Als Erik war Marco Jentzsch von der Premierenbesetzung „übriggeblieben“: Jentzsch, der letzte Spielzeit in Basel einen hervorragenden Apoll in Strauss‘ Daphne gesungen hat, war auch hier der jugendliche Held mit lyrischem Timbre und leichter Höhe. Und als Vierter im Bunde war für den erkrankten Christoph Fischesser aus Wien Ain Anger zur Stelle, der ganz im Sinne des Premieren-Sängers Matti Salminen, ihm auch in der Maske verblüffend ähnlich, einen ganz hervorragenden Daland sang. Er hatte sich mit professioneller Erfahrung die nicht einfache Regie nahtlos angeeignet. Die Szenen zwischen diesen Protagonisten, im Vergleich zum Premierenjahr, waren noch um Einiges nuancenreicher ausgearbeitet worden und wurden auch intensiver in der ausdrucksstarken Darstellung dargeboten. – Als Frau Mary hörten wir Judit Kutasi und als Steuermann Dmitry Ivanchey, die sich beide wegen Erkältung entschuldigen liessen, was aber in der Folge kaum zu bemerken war.

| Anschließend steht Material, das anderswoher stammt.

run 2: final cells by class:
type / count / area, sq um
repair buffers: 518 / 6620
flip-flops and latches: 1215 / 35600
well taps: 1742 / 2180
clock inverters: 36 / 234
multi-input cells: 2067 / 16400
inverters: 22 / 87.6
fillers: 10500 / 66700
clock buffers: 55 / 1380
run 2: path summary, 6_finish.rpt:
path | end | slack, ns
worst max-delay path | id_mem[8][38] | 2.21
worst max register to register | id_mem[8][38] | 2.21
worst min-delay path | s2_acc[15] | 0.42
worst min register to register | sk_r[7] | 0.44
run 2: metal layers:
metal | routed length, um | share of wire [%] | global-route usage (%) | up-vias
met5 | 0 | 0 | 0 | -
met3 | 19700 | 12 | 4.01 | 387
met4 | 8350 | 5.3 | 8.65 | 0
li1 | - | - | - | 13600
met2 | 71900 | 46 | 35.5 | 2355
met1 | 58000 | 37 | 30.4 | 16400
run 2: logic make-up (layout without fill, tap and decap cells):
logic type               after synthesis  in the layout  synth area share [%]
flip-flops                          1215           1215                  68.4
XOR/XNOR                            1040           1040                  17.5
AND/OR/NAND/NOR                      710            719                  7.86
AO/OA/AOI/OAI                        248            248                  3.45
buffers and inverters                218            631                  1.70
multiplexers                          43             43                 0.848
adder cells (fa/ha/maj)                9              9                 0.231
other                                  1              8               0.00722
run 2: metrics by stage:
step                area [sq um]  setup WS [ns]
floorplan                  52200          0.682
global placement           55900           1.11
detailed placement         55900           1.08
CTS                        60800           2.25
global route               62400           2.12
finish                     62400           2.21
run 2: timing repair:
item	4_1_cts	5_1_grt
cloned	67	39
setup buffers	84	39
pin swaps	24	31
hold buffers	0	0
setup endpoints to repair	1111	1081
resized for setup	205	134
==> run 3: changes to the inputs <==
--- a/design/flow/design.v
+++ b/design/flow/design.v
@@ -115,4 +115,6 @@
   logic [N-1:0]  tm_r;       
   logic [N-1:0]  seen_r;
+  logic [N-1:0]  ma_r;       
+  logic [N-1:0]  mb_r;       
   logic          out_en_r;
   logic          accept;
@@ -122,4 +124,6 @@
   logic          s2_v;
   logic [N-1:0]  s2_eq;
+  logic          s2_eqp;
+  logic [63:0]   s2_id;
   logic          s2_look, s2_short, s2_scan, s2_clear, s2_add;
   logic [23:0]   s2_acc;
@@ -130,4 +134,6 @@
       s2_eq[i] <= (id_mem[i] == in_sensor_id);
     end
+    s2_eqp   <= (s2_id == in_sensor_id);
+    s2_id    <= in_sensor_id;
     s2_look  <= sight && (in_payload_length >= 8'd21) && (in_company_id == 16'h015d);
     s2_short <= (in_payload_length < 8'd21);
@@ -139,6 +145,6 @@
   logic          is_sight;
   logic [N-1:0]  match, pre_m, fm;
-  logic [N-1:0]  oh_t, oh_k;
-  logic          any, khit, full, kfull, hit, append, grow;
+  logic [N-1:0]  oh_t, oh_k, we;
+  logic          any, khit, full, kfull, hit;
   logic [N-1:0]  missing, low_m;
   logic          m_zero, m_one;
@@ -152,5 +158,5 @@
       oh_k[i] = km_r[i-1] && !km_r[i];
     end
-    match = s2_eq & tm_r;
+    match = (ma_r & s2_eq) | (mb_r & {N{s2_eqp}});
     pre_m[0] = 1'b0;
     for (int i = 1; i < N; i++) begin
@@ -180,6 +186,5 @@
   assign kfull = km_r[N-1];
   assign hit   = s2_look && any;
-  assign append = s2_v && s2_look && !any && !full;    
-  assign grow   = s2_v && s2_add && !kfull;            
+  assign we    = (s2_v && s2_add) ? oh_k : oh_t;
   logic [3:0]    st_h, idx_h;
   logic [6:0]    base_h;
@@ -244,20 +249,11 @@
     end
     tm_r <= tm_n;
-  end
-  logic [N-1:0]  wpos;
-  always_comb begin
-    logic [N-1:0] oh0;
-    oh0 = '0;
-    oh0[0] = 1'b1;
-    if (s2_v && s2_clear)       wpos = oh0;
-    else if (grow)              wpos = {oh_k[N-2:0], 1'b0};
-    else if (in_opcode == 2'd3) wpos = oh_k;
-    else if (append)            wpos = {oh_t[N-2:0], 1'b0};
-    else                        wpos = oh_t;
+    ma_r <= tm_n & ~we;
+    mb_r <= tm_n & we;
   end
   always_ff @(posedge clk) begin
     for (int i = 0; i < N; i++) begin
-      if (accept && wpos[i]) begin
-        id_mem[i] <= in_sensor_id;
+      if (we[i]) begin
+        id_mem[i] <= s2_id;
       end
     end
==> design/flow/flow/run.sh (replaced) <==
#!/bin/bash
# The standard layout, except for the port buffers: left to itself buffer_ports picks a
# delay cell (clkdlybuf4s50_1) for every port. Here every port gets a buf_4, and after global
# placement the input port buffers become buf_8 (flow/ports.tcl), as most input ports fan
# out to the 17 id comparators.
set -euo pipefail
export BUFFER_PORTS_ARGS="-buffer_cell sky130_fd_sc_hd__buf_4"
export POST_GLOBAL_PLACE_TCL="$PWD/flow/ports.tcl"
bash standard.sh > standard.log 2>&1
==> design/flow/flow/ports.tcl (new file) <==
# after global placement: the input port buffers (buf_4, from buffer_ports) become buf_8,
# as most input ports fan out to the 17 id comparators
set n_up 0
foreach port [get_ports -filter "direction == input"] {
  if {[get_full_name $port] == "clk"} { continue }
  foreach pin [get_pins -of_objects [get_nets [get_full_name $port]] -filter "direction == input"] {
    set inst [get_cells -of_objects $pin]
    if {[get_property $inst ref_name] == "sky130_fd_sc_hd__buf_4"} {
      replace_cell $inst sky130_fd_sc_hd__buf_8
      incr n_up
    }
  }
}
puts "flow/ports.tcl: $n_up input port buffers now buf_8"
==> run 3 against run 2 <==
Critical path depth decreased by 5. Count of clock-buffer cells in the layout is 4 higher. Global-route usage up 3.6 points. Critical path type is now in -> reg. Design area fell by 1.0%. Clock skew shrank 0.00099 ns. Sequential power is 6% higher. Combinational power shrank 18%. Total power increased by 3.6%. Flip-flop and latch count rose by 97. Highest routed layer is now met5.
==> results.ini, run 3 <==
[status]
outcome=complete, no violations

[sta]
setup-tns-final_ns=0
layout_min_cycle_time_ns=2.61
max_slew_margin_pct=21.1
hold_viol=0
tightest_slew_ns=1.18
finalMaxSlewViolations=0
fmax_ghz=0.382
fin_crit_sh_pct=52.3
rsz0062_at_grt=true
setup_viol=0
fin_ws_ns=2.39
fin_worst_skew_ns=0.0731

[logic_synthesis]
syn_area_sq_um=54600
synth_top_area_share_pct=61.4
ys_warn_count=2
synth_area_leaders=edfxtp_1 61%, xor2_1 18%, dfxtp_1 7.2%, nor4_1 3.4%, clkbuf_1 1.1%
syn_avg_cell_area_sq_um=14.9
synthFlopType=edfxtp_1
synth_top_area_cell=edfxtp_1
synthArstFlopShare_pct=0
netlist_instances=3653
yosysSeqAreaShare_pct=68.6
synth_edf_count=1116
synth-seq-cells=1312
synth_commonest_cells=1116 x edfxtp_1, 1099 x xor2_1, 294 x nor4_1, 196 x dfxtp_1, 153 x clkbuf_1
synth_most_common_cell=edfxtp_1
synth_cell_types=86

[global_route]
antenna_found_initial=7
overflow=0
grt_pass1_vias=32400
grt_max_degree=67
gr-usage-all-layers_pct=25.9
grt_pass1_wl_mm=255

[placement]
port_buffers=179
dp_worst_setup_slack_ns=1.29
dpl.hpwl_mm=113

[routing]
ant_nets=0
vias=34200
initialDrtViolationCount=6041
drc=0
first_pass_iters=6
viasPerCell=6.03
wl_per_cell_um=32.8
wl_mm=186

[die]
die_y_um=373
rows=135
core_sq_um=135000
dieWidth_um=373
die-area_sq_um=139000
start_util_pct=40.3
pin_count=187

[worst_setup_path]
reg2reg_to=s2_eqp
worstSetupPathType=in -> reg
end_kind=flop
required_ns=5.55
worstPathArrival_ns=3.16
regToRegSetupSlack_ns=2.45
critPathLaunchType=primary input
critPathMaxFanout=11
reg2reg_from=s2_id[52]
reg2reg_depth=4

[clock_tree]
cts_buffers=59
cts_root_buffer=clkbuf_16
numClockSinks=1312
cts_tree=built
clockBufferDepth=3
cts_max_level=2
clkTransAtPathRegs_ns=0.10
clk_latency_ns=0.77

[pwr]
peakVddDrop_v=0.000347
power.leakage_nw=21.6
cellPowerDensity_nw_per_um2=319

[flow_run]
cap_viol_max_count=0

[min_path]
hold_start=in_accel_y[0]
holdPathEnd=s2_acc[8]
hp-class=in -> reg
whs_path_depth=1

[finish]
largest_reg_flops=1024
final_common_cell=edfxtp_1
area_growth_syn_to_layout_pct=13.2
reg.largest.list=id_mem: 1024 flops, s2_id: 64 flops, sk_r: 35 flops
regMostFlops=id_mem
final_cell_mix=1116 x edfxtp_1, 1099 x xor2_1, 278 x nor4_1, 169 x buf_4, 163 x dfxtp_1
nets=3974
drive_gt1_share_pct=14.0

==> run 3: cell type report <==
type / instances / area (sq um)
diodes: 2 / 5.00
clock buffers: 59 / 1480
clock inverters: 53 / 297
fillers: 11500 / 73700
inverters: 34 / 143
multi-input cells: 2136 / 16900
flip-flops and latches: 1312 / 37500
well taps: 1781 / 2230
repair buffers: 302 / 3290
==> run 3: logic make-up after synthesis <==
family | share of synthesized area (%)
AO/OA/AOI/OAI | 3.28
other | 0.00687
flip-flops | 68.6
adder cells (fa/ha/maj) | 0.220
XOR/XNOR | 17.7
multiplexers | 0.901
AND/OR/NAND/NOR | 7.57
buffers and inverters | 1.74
Source: an optimization exercise on an open RTL-to-GDS flow (aim: small area and a short achievable clock period). Production flows keep margins and buffers that such runs may drop.
Only simulation tests tie the RTL to the original design; equivalence was not proved.
Power figures rest on the tool's default switching activity, not on a simulated workload.

== ember ==
Design pipe_mul, start of the top module:
module pipe_mul #(
    parameter int XLEN   = 32,
    parameter int STAGES = 4,
    parameter int TAG_W  = 4
) (
    input  logic                clk_i,
    input  logic                rst_i,
    input  logic                req_i,
    input  logic                flush_i,
    input  logic [1:0]          op_i,
    input  logic [XLEN-1:0]     a_i,
    input  logic [XLEN-1:0]     b_i,
    input  logic [TAG_W-1:0]    tag_i,
    output logic                ready_o,
    output logic [XLEN-1:0]     result_o,
    output logic [2*XLEN-1:0]   product_o,
    output logic [TAG_W-1:0]    tag_o,
    output logic                busy_o
);
Size: ~3300 cells after synthesis, roughly 180 I/O pins, roughly 0.033 mm² of cells after synthesis.
Settings: LEC_CHECK=0, ABC_AREA=1, CAP_MARGIN=20, CORE_MARGIN=2, CORE_UTILIZATION=40, CTS_BUF_LIST=sky130_fd_sc_hd__clkbuf_4 sky130_fd_sc_hd__clkbuf_8, CTS_CLUSTER_DIAMETER=40, CTS_CLUSTER_SIZE=16, SETUP_SLACK_MARGIN=5, SLEW_MARGIN=20, SYNTH_HIERARCHICAL=1, TNS_END_PERCENT=10; clock period 8.5 ns.
standard.sh (not shown) runs the stock make flow with config.mk's settings and CLKGATE_MAP_FILE= SYNTH_SCRIPT=/design/flow/synth_recipe.tcl, a recipe that flattens the netlist after the stock synthesis.
==> flow/flow/run.sh <==
#!/bin/bash
# Standard layout with plain buf_2 port buffers and a clock tree without
# dummy loads; timing repair aims past the design's period (the SDC and its
# period are unchanged).
export BUFFER_PORTS_ARGS="-buffer_cell sky130_fd_sc_hd__buf_2"
export CTS_ARGS="-sink_clustering_enable -repair_clock_nets -sink_clustering_size 16 -sink_clustering_max_diameter 40 -buf_list {sky130_fd_sc_hd__clkbuf_4 sky130_fd_sc_hd__clkbuf_8} -dont_use_dummy_load"
bash standard.sh SETUP_SLACK_MARGIN=5.2 finish > standard.log 2>&1
The inputs of amber differ from those of ember as listed below.
Settings: TNS_END_PERCENT removed (was 10).
--- outcome ---
Diff amber..ember | total placed instance area | negligible. Diff amber..ember | worst hold slack | negligible. ember was smaller in final cell area than amber. Taking ember as the reference, in amber power stayed essentially flat; routed wire length climbed 0.79%; worst clock skew held; critical path depth now sits lower; quantity of gates resized following cts rose by 30. Going from ember to amber, number of buffers and inverters on the critical path grows by 2.
Input-level comparison between delta and amber:
==> flow/flow/run.sh <==
#!/bin/bash
export BUFFER_PORTS_ARGS="-buffer_cell sky130_fd_sc_hd__buf_2"
bash standard.sh SETUP_SLACK_MARGIN=5.3 finish > standard.log 2>&1
--- outcome ---
- amber finished end to end and its layout was clean on timing, DRC and antenna.
- Both conditions hold for delta: the flow ran to the end and the final layout passed the timing, design-rule and antenna checks.
- There was hardly any difference in final cycle utilization of the critical path between delta and amber.
- In the metrics for amber and delta, the one carrying the higher final total power is delta.
- On post-layout minimum cycle time, amber tracks delta almost exactly.
- Relative to amber, sequential share of cell area has gone down in delta.
- amber → delta: via count climbed about 0.9%; first-iteration DRC count climbed 6.4%; maximum frequency barely changed; final number of setup-violating endpoints barely changed; detailed-route wire length on metal 1 climbed about 2.5%.
- When delta is set beside amber, its combinational power share turns out to be 2.0 points smaller.
The inputs of raven differ from those of delta as listed below.
==> flow/flow/run.sh <==
#!/bin/bash
# Standard layout with plain buf_2 port buffers and a clock tree without
# dummy loads; timing repair aims past the design's period (the SDC and its
# period are unchanged).
export BUFFER_PORTS_ARGS="-buffer_cell sky130_fd_sc_hd__buf_2"
export CTS_ARGS="-sink_clustering_enable -repair_clock_nets -sink_clustering_size 20 -sink_clustering_max_diameter 40 -buf_list {sky130_fd_sc_hd__clkbuf_4 sky130_fd_sc_hd__clkbuf_8} -dont_use_dummy_load"
bash standard.sh SETUP_SLACK_MARGIN=5.25 finish > standard.log 2>&1
Results
No stage failed in raven, and the final checks on the layout all came back clean.
Number of cells on the worst hold path came out exactly the same in delta and raven.
Changes observed in raven relative to delta: largest fanout of any net on the critical path went down 4; aggregate routed wire length moved down.

static timing again, ports no longer ideal:
How much do the figures lean on ideal ports? The routed layouts below were timed once more, with nothing changed but the port constraints. Step 1, drivers: a clkbuf_16 drives clk_i and a buf_2 each remaining input, both assumed. Step 2, shift: input delay + t, output delay - t, t = (earliest + latest rising clock arrival at the registers) / 2. This alone moves slack from input paths to output paths. a / b / c = no drivers / after step 1 / after step 2; a / b = the first two.
run	t, ns	setup slack, ns	worst setup path at the end	pins driven straight from the clock port
ember	0.692	5.112 / 5.112 / 5.054	input to register	1
amber	0.699	5.185 / 5.117 / 5.056	input to register	1
delta	0.740	5.185 / 5.127 / 5.037	input to register	1
raven	0.688	5.235 / 5.176 / 5.053	input to register	1
After both steps every run listed still meets setup and hold. The setup slack of raven, which loses most, moves by -0.059 ns with the drivers and by -0.182 ns with both steps.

Der Chor (Einstudierung: Jürg Hämmerli, Michael Zlabinger) war stimmlich und schauspielerisch voll bei der Sache und meisterte die grosse Chorszene mit den beiden Chören wirklich höchst beeindruckend. Alle Fäden, oder besser gesagt, alle Schiffstaue hielt der Bayreuth-erfahrene Axel Kober in Händen und liess es keinen Augenblick an Spannung im dramaturgischen Aufbau dieses hinreissenden Frühwerkes Wagners fehlen. Die Philharmonia spielte in Gross-Besetzung und mitunter kräftig zugreifend, was zum „ruppigen“ Charakter dieser Oper sehr gut passte. Die Ouvertüre und das Finale der Oper enden in der in Zürich gespielten Dresdner Fassung ohne den Erlösung verheissenden Harfenschluss, sondern mit harten Orchester-Akkorden, die das Schicksal von Senta umso unerbittlicher erscheinen lassen. Senta erschiesst sich.